Work instructions: Would you pull out every line of the material that contains the string "ended"?

(Beginning of Task material)

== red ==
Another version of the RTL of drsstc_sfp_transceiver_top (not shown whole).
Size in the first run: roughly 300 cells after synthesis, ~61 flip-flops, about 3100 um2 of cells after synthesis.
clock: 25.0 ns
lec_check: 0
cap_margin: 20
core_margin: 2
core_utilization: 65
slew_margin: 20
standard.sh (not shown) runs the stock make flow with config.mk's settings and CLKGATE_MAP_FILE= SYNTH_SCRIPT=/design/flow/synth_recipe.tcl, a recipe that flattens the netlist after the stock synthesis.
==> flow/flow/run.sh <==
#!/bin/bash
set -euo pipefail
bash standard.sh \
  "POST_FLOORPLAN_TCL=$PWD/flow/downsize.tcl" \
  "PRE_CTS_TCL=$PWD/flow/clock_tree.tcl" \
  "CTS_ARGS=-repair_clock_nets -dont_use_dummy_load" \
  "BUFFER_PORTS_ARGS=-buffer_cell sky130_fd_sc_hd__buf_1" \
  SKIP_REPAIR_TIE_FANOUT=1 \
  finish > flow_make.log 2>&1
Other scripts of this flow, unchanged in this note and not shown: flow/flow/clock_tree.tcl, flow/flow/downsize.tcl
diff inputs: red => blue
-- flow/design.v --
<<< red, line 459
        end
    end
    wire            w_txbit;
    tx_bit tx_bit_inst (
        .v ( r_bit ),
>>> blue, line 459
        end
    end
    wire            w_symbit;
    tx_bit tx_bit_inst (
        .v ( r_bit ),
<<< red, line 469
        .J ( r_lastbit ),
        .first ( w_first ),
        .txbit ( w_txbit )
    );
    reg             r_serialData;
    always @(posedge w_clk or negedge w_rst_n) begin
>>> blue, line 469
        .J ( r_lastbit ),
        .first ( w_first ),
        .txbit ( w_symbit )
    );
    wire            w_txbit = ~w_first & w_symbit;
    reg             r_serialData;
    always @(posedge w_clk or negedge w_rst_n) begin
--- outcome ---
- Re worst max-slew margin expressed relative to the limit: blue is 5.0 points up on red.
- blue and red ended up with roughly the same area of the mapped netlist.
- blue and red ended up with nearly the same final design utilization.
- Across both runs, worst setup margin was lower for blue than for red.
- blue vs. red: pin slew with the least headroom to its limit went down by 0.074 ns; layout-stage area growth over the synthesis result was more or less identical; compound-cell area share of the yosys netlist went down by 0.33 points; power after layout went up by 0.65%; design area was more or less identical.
This is an optimization exercise on Yosys and OpenROAD, whose aim is small area, a short achievable clock period and few clock cycles per item, not a production implementation.
Where RTL was checked, it was by simulation tests only, not by an equivalence proof against the original.

Design logarithm, start of the top module:
module logarithm #(
	parameter n = 16,
	parameter m = 24,
	parameter k = 5 ,
	parameter p = 24
) (
	input        clk  ,  
	input        reset,  
	input        start,
	input  [0:n] x    ,
	output [1:p] y    ,
	output       done
);
	reg  [23:0] f;
	reg  [24:0] r;           
	wire s1;
	wire c2;
	wire s3;
	wire c4;
	wire s5;
	wire c6;
	wire s7;
	wire c8;
	wire s9;
	wire c10;
	wire s11;
	wire c12;
	wire s13;
	wire c14;
	wire s15;
	wire c16;
	wire s17;
	wire c18;
	wire s19;
	wire c20;
	wire s21;
	wire c22;
	wire s23;
	wire c24;
	wire s25;
	wire c26;
	wire s27;
	wire c28;
	wire s29;
	wire c30;
	wire s31;
	wire c32;
	wire s33;
	wire c34;
	wire s35;
	wire c36;
	wire s37;
	wire c38;
	wire s39;
	wire c40;
	wire s41;
	wire c42;
	wire s43;
	wire c44;
	wire s45;
	wire c46;
	wire s47;
	wire c48;
	wire s49;
	wire c50;
	wire s51;
	wire c52;
	wire s53;
	wire c54;
	wire s55;
	wire c56;
	wire s57;
	wire c58;
	wire s59;
	wire c60;
	wire s61;
	wire c62;
	wire s63;
	wire c64;
	wire s65;
	wire c66;
	wire s67;
	wire c68;
	wire s69;
	wire c70;
	wire s71;
	wire c72;
	wire s73;
	wire c74;
	wire s75;
	wire c76;
	wire s77;
	wire c78;
	wire s79;
	wire c80;
	wire s81;
	wire c82;
	wire s83;
	wire c84;
	wire s85;
	wire c86;
	wire s87;
	wire c88;
	wire s89;
	wire c90;
	wire s91;
	wire c92;
	wire s93;
	wire c94;
	wire s95;
	wire c96;
	wire s97;
	wire c98;
	wire s99;
	wire c100;
	wire s101;
	wire c102;
	wire s103;
	wire c104;
	wire s105;
	wire c106;
	wire s107;
	wire c108;
	wire s109;
	wire c110;
	wire s111;
	wire c112;
	wire s113;
	wire c114;
	wire s115;
	wire c116;
	wire s117;
	wire c118;
	wire s119;
	wire c120;
	wire s121;
	wire c122;
	wire s123;
	wire c124;
	wire s125;
	wire c126;
	wire s127;
	wire c128;
	wire s129;
	wire c130;
	wire s131;
	wire c132;
	wire s133;
	wire c134;
	wire s135;
	wire c136;
	wire s137;
	wire c138;
	wire s139;
	wire c140;
	wire s141;
	wire c142;
	wire s143;
	wire c144;
	wire s145;
	wire c146;
	wire s147;
	wire c148;
	wire s149;
	wire c150;
	wire s151;
	wire c152;
	wire s153;
	wire c154;
	wire s155;
	wire c156;
	wire s157;
	wire c158;
	wire s159;
	wire c160;
	wire s161;
	wire c162;
  ...
Size: roughly 1100 cells after synthesis, roughly 49 flip-flops, roughly 10000 um2 of cells after synthesis.
clock: 9.0 ns
lec_check: 0
cap_margin: 20
core_margin: 2
core_utilization: 40
slew_margin: 60
synth_hierarchical: 1
synth_minimum_keep_size: 0
run.sh (not shown) runs the stock make flow with config.mk's settings and CLKGATE_MAP_FILE= SYNTH_SCRIPT=/design/flow/synth_recipe.tcl, a recipe that flattens the netlist after the stock synthesis.
The baseline completed without violations.
==> next run, changes <==
SETUP_SLACK_MARGIN = 0   (was not set)
SLEW_MARGIN = 20   (was 60)
After rerunning:
- The new run ran to the end with no violations
- clock-buffer cell count stays the same
- cell count stays flat
- die area does not change
- utilization barely changes
- clock skew goes up by 0.0060 ns
- wire length stays flat
- hold slack loses 0.0087 ns
- synthesized cell count does not change
No functional check of the RTL was part of any run of this note.


run 1:
Another version of the RTL of logarithm (not shown whole).
For scale: ~45 I/O pins, roughly 0.011 mm² of cells after synthesis.
==> flow/config.mk <==
export PLATFORM = sky130hd
export DESIGN_NAME = logarithm
export DESIGN_NICKNAME = logarithm
export VERILOG_FILES = /design/flow/design.v
export SDC_FILE = /design/flow/constraint.sdc
export NUM_CORES = 4
export LEC_CHECK = 0
export CAP_MARGIN = 20
export CORE_MARGIN = 2
export CORE_UTILIZATION = 40
export CTS_BUF_LIST = sky130_fd_sc_hd__clkbuf_4 sky130_fd_sc_hd__clkbuf_8
export SETUP_SLACK_MARGIN = 3.6
export SLEW_MARGIN = 60
export SYNTH_HIERARCHICAL = 1
export SYNTH_MINIMUM_KEEP_SIZE = 0
==> flow/constraint.sdc <==
create_clock -name core_clock -period 9.0 [get_ports {clk}]
set_input_delay 1.8000 -clock core_clock [delete_from_list [all_inputs] [get_ports {clk}]]
set_output_delay 1.8000 -clock core_clock [all_outputs]
set_load 0.01 [all_outputs]
standard.sh (not shown) runs the stock make flow with config.mk's settings and CLKGATE_MAP_FILE= SYNTH_SCRIPT=/design/flow/synth_recipe.tcl, a recipe that flattens the netlist after the stock synthesis.
==> flow/flow/run.sh <==
#!/bin/bash
# Standard layout, with the smallest buffer on the ports instead of the
# delay buffer that buffer_ports picks by default.
set -e
export BUFFER_PORTS_ARGS="-buffer_cell sky130_fd_sc_hd__buf_1"
bash standard.sh finish > standard_flow.log 2>&1
Testbench counts of run 1, summed over its fixed seeds: cycles 36,800, items 1,600.
Inputs modified between run 1 and run 2:
Settings: SETUP_SLACK_MARGIN: 3.6 -> 4.0; CAP_MARGIN: 20 -> 50.
==> run summary <==
Run 2: flow completed, timing, DRC and antenna clean
Run 2 vs run 1: via count of the first global-routing pass up in run 2
Between run 1 and run 2, the difference in met3 track demand over resource is negligible.
Top fanout value on the critical path: run 2 vs run 1 up 24%
Relative to run 1, wire length of the first global-routing pass increased by 220 µm in run 2.
On wire length the detailed router placed on met1, the lower figure sits with run 1, not run 2.
Compared with run 1, via total after detailed routing in run 2 increased slightly.
Modified inputs, run 3 compared to run 2
Settings: swapping 50 for 20 in CAP_MARGIN; clearing CTS_BUF_LIST, which used to be sky130_fd_sc_hd__clkbuf_4 sky130_fd_sc_hd__clkbuf_8.
--- outcome ---
Run 3: flow completed, timing, DRC and antenna clean. On multi-input gate share of the layout cell area: between run 3 and run 2, it ends up lower for run 3. Summary: with run 2 as the reference, detailed-routed wire length on met2 in run 3 moved up slightly. Re final instance area: run 3 is about 0.9% up on run 2. On cell count, run 3 and run 2 are basically level. Run 3 vs. run 2: total routed wirelength picked up an extra 0.84%, placement row count ~0 delta.

what the ideal ports hide:
The flow's constraints put no driver on any port. The routed layouts listed below were extracted and timed again, unchanged, in two steps. Step 1, drivers: a clkbuf_16 drives clk and a buf_2 each remaining input, both assumed. Step 2 also shifts input and output timing later by t, the mid clock arrival at the registers, as if the neighbouring blocks saw the same clock. a / b / c = ideal ports / drivers / drivers and shift; a / b = the first two.
| run | shift t [ns] | slack for setup (ns) | worst hold slack (ns) | slew at the worst register clock pin (ns) | worst data-port slew with drivers (ns) |
|---|---|---|---|---|---|
| the first run of note 1 | 0.328 | 2.840 / 2.840 / 2.840 | 0.531 / 0.531 / 0.531 | 0.07 / 0.07 | 0.04 |
| the second run of note 1 | 0.329 | 2.696 / 2.696 / 2.696 | 0.522 / 0.522 / 0.522 | 0.07 / 0.07 | 0.04 |
| run 1 | 0.344 | 3.966 / 3.966 / 3.966 | 0.534 / 0.534 / 0.534 | 0.11 / 0.11 | 0.05 |
| run 2 | 0.345 | 4.242 / 4.242 / 4.242 | 0.546 / 0.546 / 0.546 | 0.11 / 0.11 | 0.05 |
| run 3 | 0.343 | 4.236 / 4.236 / 4.236 | 0.528 / 0.528 / 0.528 | 0.07 / 0.07 | 0.05 |
After both steps setup and hold are still met in every run listed.
What follows belongs to an exercise in optimizing a design on an open flow for small area; a production flow would make more cautious choices. The RTL was checked by simulation tests, not by an equivalence proof against the original design. The clock input has no modelled driver; a real chip could not lean on it and would need a root buffer or a full tree. Power figures rest on the tool's default switching activity, not on a simulated workload.

==> flow/design.v <==
module counter (input clk, input reset, input datak, input stp, output fin);
localparam [4:0] SEED = 5'b00001;
localparam [4:0] LAST = 5'b00011;  
reg [4:0] st;
wire [4:0] step = {st[3:0], st[4] ^ st[2]};
assign fin = (st == LAST);
always @(posedge clk)
	if (!reset) st <= 5'b00000;
	else if (stp) st <= SEED;
	else if (datak || fin) st <= 5'b00000;
	else st <= step;
endmodule
module decoder (input [7:0] data_in , output reg[9:0] data_out);
always @(*)
begin
case(data_in)
8'h00:data_out = 10'd1;
8'h01:data_out = 10'd2;
8'h02:data_out = 10'd4;
8'h42:data_out = 10'd8;
8'h04:data_out = 10'd16;
8'h44:data_out = 10'd32;
8'h05:data_out = 10'd64;
8'h45:data_out = 10'd128;
8'h0a:data_out = 10'd256;
8'h4a:data_out = 10'd512;
default: data_out = 10'd0;
endcase
end
endmodule
module TLP_Detector #(parameter width = 8)
       (input clk,
	input reset,
	input [7:0] data_in,
	input datak,
	output reg [3:0] tlp_count,
	output [159:0] TLP,
	output MRd, output MWr, output IORd, output IOWr,
	output CfgRd0, output CfgWr0, output CfgRd1, output CfgWr1, output Cpl, output CplD
	);
reg [151:0] sh_n;
always @(posedge clk)
	sh_n <= {sh_n[143:0], ~data_in};
wire stp = datak && data_in == 8'hFB;
wire fin;    
counter framing (.clk(clk), .reset(reset), .datak(datak), .stp(stp), .fin(fin));
wire hit = reset && datak && data_in == 8'hFD && fin;
reg det_n;
always @(posedge clk)
	det_n <= ~hit;
always @(posedge clk or negedge reset)
	if (!reset) tlp_count <= 4'b0000;
	else if (hit) tlp_count <= tlp_count + 1'b1;
wire det = ~det_n;
assign TLP[7:0] = {8{det}} & 8'hFB;
genvar i;
generate
	for (i = 1; i <= 18; i = i + 1) begin : g_byte
		assign TLP[8*i+7:8*i] = ~({8{det_n}} | sh_n[8*(19-i)+7:8*(19-i)]);
	end
endgenerate
assign TLP[159:152] = {8{det}} & 8'hFD;
wire [9:0] dec;
decoder fsmdecoder(~sh_n[8*16+7:8*16], dec);
assign {CplD, Cpl, CfgWr1, CfgRd1, CfgWr0, CfgRd0, IOWr, IORd, MWr, MRd} = {10{det}} & dec;
endmodule
export LEC_CHECK = 0
export CAP_MARGIN = 20
export CORE_MARGIN = 2
export CORE_UTILIZATION = 70
export SLEW_MARGIN = 20
create_clock -name core_clock -period 5.0 [get_ports {clk}]
standard.sh (not shown) runs the stock make flow with config.mk's settings and CLKGATE_MAP_FILE= SYNTH_SCRIPT=/design/flow/synth_recipe.tcl, a recipe that flattens the netlist after the stock synthesis.
==> flow/flow/run.sh <==
#!/bin/bash
set -euo pipefail
export CLK_PORT_NET=clk
export CLK_GROUPS=${CLK_GROUPS:-8}
export CLK_LEAF_CELL=${CLK_LEAF_CELL:-sky130_fd_sc_hd__clkbuf_8}
export CLK_ROOT_CELL=${CLK_ROOT_CELL:-sky130_fd_sc_hd__clkbuf_4}
bash standard.sh \
  "BUFFER_PORTS_ARGS=-buffer_cell sky130_fd_sc_hd__buf_1" \
  "PRE_CTS_TCL=$PWD/flow/clock_tree.tcl" \
  "POST_CTS_TCL=$PWD/flow/downsize.tcl" \
  finish > standard_flow.log 2>&1
==> flow/flow/clock_tree.tcl <==
# A small balanced clock tree in place of TritonCTS: the flip-flops are split
# by placement into CLK_GROUPS groups of near-equal size (halving alternately
# by x and by y), and each group is driven by one CLK_LEAF_CELL placed at the
# group's centre. The clock port drives those buffers, or one CLK_ROOT_CELL
# that drives them.
proc split_groups {pts n by_x} {
  if {$n <= 1} { return [list $pts] }
  set idx [expr {$by_x ? 1 : 2}]
  set s [lsort -real -index $idx $pts]
  set h [expr {[llength $s] / 2}]
  set n1 [expr {$n / 2}]
  return [concat [split_groups [lrange $s 0 [expr {$h - 1}]] $n1 [expr {!$by_x}]] \
                 [split_groups [lrange $s $h end] [expr {$n - $n1}] [expr {!$by_x}]]]
}

proc clock_tree_synthesis {args} {
  set block [ord::get_db_block]
  set clk_net [$block findNet $::env(CLK_PORT_NET)]
  set master [[ord::get_db] findMaster $::env(CLK_LEAF_CELL)]
  set pts {}
  foreach it [$clk_net getITerms] {
    set inst [$it getInst]
    set bb [$inst getBBox]
    lappend pts [list $it [expr {([$bb xMin] + [$bb xMax]) / 2}] [expr {([$bb yMin] + [$bb yMax]) / 2}]]
  }
  set groups [split_groups $pts $::env(CLK_GROUPS) 1]
  # optional root buffer between the clock port and the leaf buffers
  set src_net $clk_net
  if {[info exists ::env(CLK_ROOT_CELL)] && $::env(CLK_ROOT_CELL) ne ""} {
    set src_net [odb::dbNet_create $block "clknet_root"]
    $src_net setSigType CLOCK
    set root [odb::dbInst_create $block [[ord::get_db] findMaster $::env(CLK_ROOT_CELL)] "clkbuf_root"]
    set sx 0; set sy 0
    foreach p $pts { set sx [expr {$sx + [lindex $p 1]}]; set sy [expr {$sy + [lindex $p 2]}] }
    $root setLocation [expr {$sx / [llength $pts]}] [expr {$sy / [llength $pts]}]
    $root setPlacementStatus PLACED
    [$root findITerm A] connect $clk_net
    [$root findITerm X] connect $src_net
  }
  set g 0
  foreach grp $groups {
    set net [odb::dbNet_create $block "clknet_leaf_$g"]
    $net setSigType CLOCK
    set buf [odb::dbInst_create $block $master "clkbuf_leaf_$g"]
    set sx 0; set sy 0
    foreach p $grp {
      set it [lindex $p 0]
      $it disconnect
      $it connect $net
      set sx [expr {$sx + [lindex $p 1]}]
      set sy [expr {$sy + [lindex $p 2]}]
    }
    set n [llength $grp]
    $buf setLocation [expr {$sx / $n}] [expr {$sy / $n}]
    $buf setPlacementStatus PLACED
    [$buf findITerm A] connect $src_net
    [$buf findITerm X] connect $net
    puts "clock_tree: clkbuf_leaf_$g drives $n flip-flops"
    incr g
  }
  $clk_net setSigType CLOCK
  set_propagated_clock [all_clocks]
}
==> flow/flow/downsize.tcl <==
# Downsize logic cells to drive strength 1 where timing, slew and
# capacitance limits still hold. Clock-tree cells are left alone.
proc downsize_logic {min_slack} {
  set changed 0
  set area_saved 0.0
  foreach inst [get_cells *] {
    set ref [get_property $inst ref_name]
    if {![regexp {^(sky130_fd_sc_hd__[a-z0-9]+)_([0-9]+)$} $ref -> base drv]} { continue }
    if {$drv <= 1} { continue }
    if {[string match "*clkbuf*" $base] || [string match "*clkinv*" $base]} { continue }
    set target ""
    foreach d {1 2} {
      if {$d >= $drv} { break }
      if {[llength [get_lib_cells -quiet */${base}_$d]] > 0} { set target ${base}_$d; break }
    }
    if {$target eq ""} { continue }
    replace_cell $inst $target
    if {[sta::worst_slack -max] < $min_slack || [sta::max_slew_violation_count] > 0 \
        || [sta::max_capacitance_violation_count] > 0} {
      replace_cell $inst $ref
    } else {
      incr changed
      puts "downsize: [get_property $inst full_name] $ref -> $target"
    }
  }
  puts "downsize: $changed cells"
}
downsize_logic 0.5
The baseline passed the timing, DRC and antenna checks.
Change:
--- a/flow/flow/run.sh
+++ b/flow/flow/run.sh
@@ -5,2 +5,2 @@
-export CLK_LEAF_CELL=${CLK_LEAF_CELL:-sky130_fd_sc_hd__clkbuf_8}
-export CLK_ROOT_CELL=${CLK_ROOT_CELL:-sky130_fd_sc_hd__clkbuf_4}
+export CLK_LEAF_CELL=${CLK_LEAF_CELL:-sky130_fd_sc_hd__inv_8}
+export CLK_ROOT_CELL=${CLK_ROOT_CELL:-sky130_fd_sc_hd__inv_8}
--- a/flow/flow/clock_tree.tcl
+++ b/flow/flow/clock_tree.tcl
@@ -13,0 +14,8 @@
+}
+
+# the output pin of a one-input buffer or inverter
+proc out_iterm {inst} {
+  foreach it [$inst getITerms] {
+    if {[$it isOutputSignal]} { return $it }
+  }
+  error "no output pin on [$inst getName]"
@@ -38 +46 @@
-    [$root findITerm X] connect $src_net
+    [out_iterm $root] connect $src_net
@@ -57 +65 @@
-    [$buf findITerm X] connect $net
+    [out_iterm $buf] connect $net
==> flow/flow/downsize.tcl (replaced) <==
# Downsize logic cells to drive strength 1 (else 2) where timing, slew and
# capacitance limits still hold. Clock-tree cells are left alone.
proc downsize_logic {min_slack} {
  set changed 0
  foreach inst [get_cells *] {
    set ref [get_property $inst ref_name]
    if {![regexp {^(sky130_fd_sc_hd__[a-z0-9]+)_([0-9]+)$} $ref -> base drv]} { continue }
    if {$drv <= 1} { continue }
    if {[string match "*clkbuf*" $base] || [string match "*clkinv*" $base]} { continue }
    # the clock tree's own cells (flow/clock_tree.tcl) keep their size
    if {[string match "clkbuf_*" [get_property $inst full_name]]} { continue }
    foreach d {1 2} {
      if {$d >= $drv} { break }
      set target ${base}_$d
      if {[llength [get_lib_cells -quiet */$target]] == 0} { continue }
      replace_cell $inst $target
      if {[sta::worst_slack -max] < $min_slack || [sta::max_slew_violation_count] > 0 \
          || [sta::max_capacitance_violation_count] > 0} {
        replace_cell $inst $ref
      } else {
        incr changed
        puts "downsize: [get_property $inst full_name] $ref -> $target"
        break
      }
    }
  }
  puts "downsize: $changed cells"
}
downsize_logic 0.5
The new run went through all stages and came out clean. Register-to-register slack hardly moves. Power came out lower by 0.79%. Synthesized cell count stays the same. Routed wire length came out lower by 1.2%.
Context: an optimization exercise on an open-source flow, tuned for small area and a short achievable clock period. The choices shown serve that exercise and are no tape-out recipe. In this exercise RTL edits were held to simulation tests only and were not proved equivalent to the original. The clock input has no modelled driver; a real chip could not lean on it and would need a root buffer or a full tree. No activity file was given, so power comes from the tool's default toggle rates.

File: config.mk
export PLATFORM = sky130hd
export DESIGN_NAME = sync_fifo
export DESIGN_NICKNAME = sync_fifo
export VERILOG_FILES = /design/flow/design.v
export SDC_FILE = /design/flow/constraint.sdc
export NUM_CORES = 4
export LEC_CHECK = 0
export CAP_MARGIN = 20
export CORE_MARGIN = 2
export CORE_UTILIZATION = 40
export SETUP_SLACK_MARGIN = 1.6
export SLEW_MARGIN = 20
File: constraint.sdc
create_clock -name core_clock -period 4.0 [get_ports {i_clk}]
set_input_delay 0.8000 -clock core_clock [delete_from_list [all_inputs] [get_ports {i_clk}]]
set_output_delay 0.8000 -clock core_clock [all_outputs]
set_load 0.01 [all_outputs]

(End of Task material)

Response box:
- blue and red ended up with roughly the same area of the mapped netlist.
- blue and red ended up with nearly the same final design utilization.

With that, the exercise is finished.